[Items from a data source]
_ _ _ _

## config.mk

```make
export PLATFORM = sky130hd
export DESIGN_NAME = lobm_seq
export DESIGN_NICKNAME = d
export VERILOG_FILES = /design/src/rtl/lobm_pkg.sv /design/src/rtl/lobm_seq.sv
export SDC_FILE = /design/constraint.sdc
export NUM_CORES = 1
export LEC_CHECK = 0
export ABC_AREA = 1
export BUFFER_PORTS_ARGS = -buffer_cell sky130_fd_sc_hd__buf_2
export CAP_MARGIN = 40
export CORE_AREA = 2 2 294 296
export CTS_CLUSTER_SIZE = 25
export DETAILED_ROUTE_END_ITERATION = 8
export DIE_AREA = 0 0 296 298
export REMOVE_ABC_BUFFERS = 1
export SYNTH_ARGS = -nofsm -noshare
export SYNTH_HDL_FRONTEND = slang
export SYNTH_SLANG_ARGS = --single-unit
```

## constraint.sdc

```tcl
create_clock -name clk -period 22.6 [get_ports clk]
set_input_delay 3.39 -clock clk [delete_from_list [all_inputs] [get_ports clk]]
set_output_delay 3.39 -clock clk [all_outputs]
set_load 0.05 [all_outputs]
```

## src/rtl/lobm_pkg.sv

```systemverilog
package lobm_pkg;

  // Default book geometry
  localparam int unsigned PRICE_LEVELS_DEF = 512;
  localparam int unsigned LEVEL_DEPTH_DEF  = 8;

  // Window base after reset
  localparam logic [31:0] BASE_RESET = 32'd24800;

  // Order side and kind codes
  localparam logic [1:0] SIDE_BUY     = 2'd1;
  localparam logic [1:0] SIDE_SELL    = 2'd2;
  localparam logic [1:0] KIND_LIMIT   = 2'd1;
  localparam logic [1:0] KIND_MARKET  = 2'd2;

  // Result codes
  typedef enum logic [2:0] {
    OUT_RESTED    = 3'd0,
    OUT_TRADED    = 3'd1,
    OUT_CANCELLED = 3'd2,
    OUT_INVALID   = 3'd3,
    OUT_WINDOW    = 3'd4,
    OUT_FULL      = 3'd5
  } outcome_t;

  // Sequencer states
  typedef enum logic [3:0] {
    S_CLEAR,
    S_IDLE,
    S_CHECK,
    S_SCAN_RD,
    S_SCAN_CHK,
    S_DECIDE,
    S_POP,
    S_POP_WAIT,
    S_PUSH_RD,
    S_PUSH_CHK,
    S_FINISH
  } state_t;

endpackage

```

## src/rtl/lobm_seq.sv

```systemverilog
module lobm_seq
  import lobm_pkg::*;
#(
  parameter int unsigned PRICE_LEVELS = PRICE_LEVELS_DEF,
  parameter int unsigned LEVEL_DEPTH  = LEVEL_DEPTH_DEF,
  localparam int unsigned LW  = $clog2(PRICE_LEVELS),
  localparam int unsigned HW  = (LEVEL_DEPTH > 1) ? $clog2(LEVEL_DEPTH) : 1,
  localparam int unsigned CW  = $clog2(LEVEL_DEPTH + 1),
  localparam int unsigned SW  = CW + 1,
  localparam int unsigned AW  = $clog2(PRICE_LEVELS * LEVEL_DEPTH)
) (
  input  logic             clk,
  input  logic             rst,
  input  logic             cfg_write_en,
  input  logic [31:0]      cfg_write_data,
  input  logic             order_valid,
  output logic             order_stall,
  input  logic [63:0]      order_id,
  input  logic [63:0]      arrival_time,
  input  logic [1:0]       order_side,
  input  logic [1:0]       order_kind,
  input  logic [31:0]      limit_price,
  input  logic [63:0]      order_quantity,
  output logic             result_valid,
  input  logic             result_stall,
  output logic [2:0]       outcome,
  output logic [63:0]      matched_resting_id,
  output logic [31:0]      trade_price,
  output logic [63:0]      orders_seen,
  output logic [63:0]      trades_done,
  // book memory ports, shared addressing, per-side enables
  output logic             bid_lvl_we,
  output logic             ask_lvl_we,
  output logic [LW-1:0]    lvl_waddr,
  output logic [HW+CW-1:0] lvl_wdata,
  output logic [LW-1:0]    lvl_raddr,
  input  logic [HW+CW-1:0] bid_lvl_rdata,
  input  logic [HW+CW-1:0] ask_lvl_rdata,
  output logic             bid_id_we,
  output logic             ask_id_we,
  output logic [AW-1:0]    id_waddr,
  output logic [63:0]      id_wdata,
  output logic [AW-1:0]    id_raddr,
  input  logic [63:0]      bid_id_rdata,
  input  logic [63:0]      ask_id_rdata
);

  localparam logic [LW-1:0] LAST_LVL = LW'(PRICE_LEVELS - 1);

  state_t state, state_next;

  logic [31:0]   base;
  logic [63:0]   ord_id, ord_time, ord_qty;
  logic [1:0]    ord_side, ord_kind;
  logic [31:0]   ord_price;
  logic [LW-1:0] scan_idx;
  logic [LW-1:0] lvl_idx;
  logic          best_found;
  logic [HW-1:0] best_head;
  logic [CW-1:0] best_count;
  outcome_t      pend_outcome;
  logic [63:0]   pend_matched;
  logic [31:0]   pend_price;
  logic [63:0]   order_cnt, trade_cnt;

  // Decoded order and working values
  logic          is_buy, is_market, invalid, outside;
  logic [32:0]   price_diff, best_price33;
  logic          crosses, out_free;
  logic [HW+CW-1:0] opp_lvl, own_lvl;
  logic [HW-1:0] own_head, head_inc;
  logic [CW-1:0] opp_count, own_count;
  logic [SW-1:0] slot_sum, slot_wrap;
  logic          scan_end;

  assign is_buy    = (ord_side == SIDE_BUY);
  assign is_market = (ord_kind == KIND_MARKET);
  assign invalid   = (ord_id == '0) || (ord_time == '0) || (ord_qty == '0) ||
                     (ord_price == '0) ||
                     ((ord_side != SIDE_BUY) && (ord_side != SIDE_SELL)) ||
                     ((ord_kind != KIND_LIMIT) && (ord_kind != KIND_MARKET));
  assign price_diff = {1'b0, ord_price} - {1'b0, base};
  assign outside    = price_diff[32] || (price_diff[31:0] >= 32'(PRICE_LEVELS));

  assign opp_lvl   = is_buy ? ask_lvl_rdata : bid_lvl_rdata;
  assign own_lvl   = is_buy ? bid_lvl_rdata : ask_lvl_rdata;
  assign opp_count = opp_lvl[CW-1:0];
  assign own_count = own_lvl[CW-1:0];
  assign own_head  = own_lvl[HW+CW-1:CW];
  assign scan_end  = is_buy ? (scan_idx == LAST_LVL) : (scan_idx == '0);

  // Best level price, kept at 33 bits so a level price beyond 32 bits compares without wrapping
  assign best_price33 = {1'b0, base} + 33'(scan_idx);
  assign crosses = best_found &&
                   (is_market || (is_buy ? ({1'b0, ord_price} >= best_price33)
                                         : ({1'b0, ord_price} <= best_price33)));

  assign head_inc  = (best_head == HW'(LEVEL_DEPTH - 1)) ? '0 : best_head + 1'b1;
  assign slot_sum  = SW'(own_head) + SW'(own_count);
  assign slot_wrap = (slot_sum >= SW'(LEVEL_DEPTH)) ? slot_sum - SW'(LEVEL_DEPTH) : slot_sum;

  assign out_free    = !result_valid || !result_stall;
  assign order_stall = (state != S_IDLE);

  // Next state
  always_comb begin
    state_next = state;
    unique case (state)
      S_CLEAR:    if (scan_idx == LAST_LVL) state_next = S_IDLE;
      S_IDLE:     if (order_valid) state_next = S_CHECK;
      S_CHECK: begin
        if (invalid || (!is_market && outside)) state_next = S_FINISH;
        else state_next = S_SCAN_RD;
      end
      S_SCAN_RD:  state_next = S_SCAN_CHK;
      S_SCAN_CHK: if ((opp_count != '0) || scan_end) state_next = S_DECIDE;
                  else state_next = S_SCAN_RD;
      S_DECIDE: begin
        if (crosses) state_next = S_POP;
        else if (is_market) state_next = S_FINISH;
        else state_next = S_PUSH_RD;
      end
      S_POP:      state_next = S_POP_WAIT;
      S_POP_WAIT: state_next = S_FINISH;
      S_PUSH_RD:  state_next = S_PUSH_CHK;
      S_PUSH_CHK: state_next = S_FINISH;
      S_FINISH:   if (out_free) state_next = S_IDLE;
      default:    state_next = S_CLEAR;
    endcase
  end

  // Memory controls
  always_comb begin
    bid_lvl_we = 1'b0;
    ask_lvl_we = 1'b0;
    lvl_waddr  = scan_idx;
    lvl_wdata  = '0;
    lvl_raddr  = scan_idx;
    bid_id_we  = 1'b0;
    ask_id_we  = 1'b0;
    id_waddr   = AW'(lvl_idx) * AW'(LEVEL_DEPTH) + AW'(slot_wrap[HW-1:0]);
    id_wdata   = ord_id;
    id_raddr   = AW'(scan_idx) * AW'(LEVEL_DEPTH) + AW'(best_head);
    unique case (state)
      S_CLEAR: begin
        bid_lvl_we = 1'b1;
        ask_lvl_we = 1'b1;
      end
      S_POP: begin
        lvl_wdata  = {head_inc, best_count - 1'b1};
        bid_lvl_we = !is_buy;
        ask_lvl_we = is_buy;
      end
      S_PUSH_RD: lvl_raddr = lvl_idx;
      S_PUSH_CHK: begin
        lvl_waddr = lvl_idx;
        lvl_wdata = {own_head, own_count + 1'b1};
        if (own_count < CW'(LEVEL_DEPTH)) begin
          bid_lvl_we = is_buy;
          ask_lvl_we = !is_buy;
          bid_id_we  = is_buy;
          ask_id_we  = !is_buy;
        end
      end
      default: ;
    endcase
  end

  // State and control registers
  always_ff @(posedge clk) begin
    if (rst) begin
      state        <= S_CLEAR;
      scan_idx     <= '0;
      base         <= BASE_RESET;
      order_cnt    <= '0;
      trade_cnt    <= '0;
      result_valid <= 1'b0;
    end else begin
      state <= state_next;
      if (cfg_write_en) base <= cfg_write_data;
      if (result_valid && !result_stall && !((state == S_FINISH) && out_free))
        result_valid <= 1'b0;
      unique case (state)
        S_CLEAR:    scan_idx <= scan_idx + 1'b1;
        S_IDLE:     if (order_valid) order_cnt <= order_cnt + 1'b1;
        S_CHECK:    scan_idx <= is_buy ? '0 : LAST_LVL;
        S_SCAN_CHK: if ((opp_count == '0) && !scan_end) begin
          scan_idx <= is_buy ? scan_idx + 1'b1 : scan_idx - 1'b1;
        end
        S_POP:      trade_cnt <= trade_cnt + 1'b1;
        S_FINISH:   if (out_free) result_valid <= 1'b1;
        default: ;
      endcase
    end
  end

  // Payload registers
  always_ff @(posedge clk) begin
    unique case (state)
      S_IDLE: begin
        ord_id    <= order_id;
        ord_time  <= arrival_time;
        ord_side  <= order_side;
        ord_kind  <= order_kind;
        ord_price <= limit_price;
        ord_qty   <= order_quantity;
      end
      S_CHECK: begin
        pend_matched <= '0;
        pend_price   <= '0;
        lvl_idx      <= price_diff[LW-1:0];
        if (invalid) pend_outcome <= OUT_INVALID;
        else pend_outcome <= OUT_WINDOW;
      end
      S_SCAN_CHK: begin
        best_found <= (opp_count != '0);
        best_head  <= opp_lvl[HW+CW-1:CW];
        best_count <= opp_count;
      end
      S_DECIDE:   pend_outcome <= OUT_CANCELLED;
      S_POP:      pend_price <= best_price33[31:0];
      S_POP_WAIT: begin
        pend_matched <= is_buy ? ask_id_rdata : bid_id_rdata;
        pend_outcome <= OUT_TRADED;
      end
      S_PUSH_CHK: pend_outcome <= (own_count < CW'(LEVEL_DEPTH)) ? OUT_RESTED : OUT_FULL;
      S_FINISH: if (out_free) begin
        outcome            <= pend_outcome;
        matched_resting_id <= pend_matched;
        trade_price        <= pend_price;
        orders_seen        <= order_cnt;
        trades_done        <= trade_cnt;
      end
      default: ;
    endcase
  end

  // No order taken during the clearing pass
  a_clear_stalls: assert property (@(posedge clk) (state == S_CLEAR) |-> order_stall)
    else $error("order accepted during clearing pass");

  // An accepted order always leaves idle
  a_accept_busy: assert property (@(posedge clk) disable iff (rst)
    (order_valid && !order_stall) |=> (state == S_CHECK))
    else $error("accepted order not started");

  // Trade count moves only when a pop is issued
  a_trade_pop: assert property (@(posedge clk) disable iff (rst)
    (trade_cnt != $past(trade_cnt)) |-> ($past(state) == S_POP))
    else $error("trade counted without pop");

  // Only a trade reports a matched id
  a_match_only_trade: assert property (@(posedge clk) disable iff (rst)
    (result_valid && (outcome != OUT_TRADED)) |-> (matched_resting_id == '0))
    else $error("matched id without trade");

endmodule

```

==> impl_metrics.json, run 1 <==
{
  "initialDrtViolationCount": 1963,
  "critPathTopFamily": "adder cells",
  "cp.depth": 8,
  "synth_async_sr_flop_share": 0,
  "reg2reg_from": "scan_idx[0]",
  "cts_root_buf": "clkbuf_16",
  "synth_edf_count": 571,
  "final_cells": 5139,
  "final_nets": 4420,
  "syn_inst": 3121,
  "antenna_found_initial": 21,
  "ys_seq_elements": 745,
  "initial_utilization": 0.3834,
  "cts_resized": 0,
  "cpPeakStageDelay_ps": 370,
  "hold_class": "flip-flop to flip-flop",
  "cts_buffer_depth": 3,
  "syn_area_um2": 32540,
  "clkLatencyLatePin_ps": 650,
  "routabilityCongestion": 0.9309,
  "cts_tree": "yes",
  "dieArea_um2": 88210,
  "finalCritPeriodShare": 0.3771,
  "crit_buf_inv": 2,
  "clkTransAtPathRegs_ps": 60,
  "synth-main-ff-cell": "edfxtp_1",
  "wl_mm": 105.6,
  "critical_path_required_ps": 19210,
  "grtUsageTotal": 0.2307,
  "arrival_ps": 5130,
  "cp_max_fo": 2,
  "multi_input_area_um2": 10260,
  "htreeDepth": 3,
  "io_pins": 753,
  "fillers": 8095,
  "dp_hpwl_mm": 83.70,
  "place_inst": 4985,
  "peakVddDrop_mv": 0.06055,
  "postRouteAntennaNets": 0,
  "maxCapViolCount": 0,
  "r2r_cells": 28,
  "drt_pass1_iterations": 5,
  "yosysWarnings": 0,
  "drive_above_1_share": 0.2432,
  "rsz0062_at_grt": "no",
  "fp.dieW_um": 296,
  "wl_per_cell_um": 20.55,
  "postCtsSetupRepairBufs": 0,
  "synth_area_per_cell_um2": 10.43,
  "setup_viol": 0,
  "regArea_um2": 20630,
  "hold_path.startpoint": "pend_price[0]",
  "die-height_um": 298,
  "drc": 0,
  "portBuffers": 752,
  "hold_violations": 0,
  "reg2reg_setup_slack_ps": 17990,
  "num_vias": 25260,
  "period_needed_ps": 8523,
  "synth_cell_types": 60,
  "grt_overflow_total": 0,
  "outcome": "finished, final reports clean",
  "worst_setup_path_end_kind": "primary output",
  "crit_path_cell_trace": "buf_2 > nand2_1 > o21ai_0 > ha_1 > fa_1 > xor2_1 > xor2_1 > buf_2",
  "crit_type": "input pin to primary output",
  "whs_path_depth": 0,
  "rows": 107,
  "vias_per_cell": 4.915,
  "max_slew.worst_pin.slew_ps": 855.3,
  "fp.coreArea_um2": 84880,
  "fmax_mhz": 117.3,
  "syn_to_final_growth_pct": 24.90,
  "crit_path_top_delay_cell": "fa_1",
  "grt_max_degree": 80,
  "final.setup.tns_ps": 0,
  "numClockSinks": 745,
  "cellPowerDensity_nw_per_um2": 73.32,
  "slew_viol_final": 0,
  "r2r-end": "state[3]",
  "seq_area_frac_synth": 0.6340,
  "relSlewSlack": 0.4298,
  "hold_buffers": 0,
  "min_to": "trade_price[0]",
  "cts_buffers": 81,
  "grt_pass1_wl_mm": 151.0,
  "crit_path_start_kind": "input pin",
  "skew_ps": 27.11,
  "grt_pass1_vias": 24220,
  "power.leakage_nw": 16.37
}
Yosys cell counts, types with 4 or more instances:
cell | instances | area [µm²]
nor3_1 | 95 | 475.5
o21a_1 | 10 | 75.07
nor3_4 | 4 | 65.06
o21ai_0 | 121 | 605.6
a221oi_1 | 4 | 35.03
nor3_2 | 7 | 70.07
nor2_4 | 4 | 45.04
nor2_2 | 6 | 37.54
nand3b_1 | 4 | 30.03
nand3_1 | 99 | 495.5
nor4_1 | 89 | 556.8
or2_2 | 5 | 31.28
nor3b_1 | 6 | 45.04
nor4_2 | 4 | 50.05
ha_1 | 86 | 1076
inv_2 | 8 | 30.03
nand2_4 | 4 | 45.04
nand2_1 | 628 | 2357
clkbuf_1 | 47 | 176.4
dfxtp_1 | 174 | 3483
nand4_1 | 68 | 425.4
edfxtp_1 | 571 | 17150
nand2_2 | 5 | 31.28
nor2_1 | 299 | 1122
xnor2_1 | 18 | 157.7
and2_1 | 4 | 25.02
xor2_1 | 87 | 762.0
inv_1 | 380 | 1426
a21oi_1 | 212 | 1061
buf_1 | 11 | 41.29
nand4_2 | 4 | 50.05
a31oi_1 | 10 | 62.56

_ _ _ _

*ASSIGNMENT*:
Your answer should hold every line of the entries that contains the string "clearing".

*RESULT OF THE TASK*:
  // No order taken during the clearing pass
    else $error("order accepted during clearing pass");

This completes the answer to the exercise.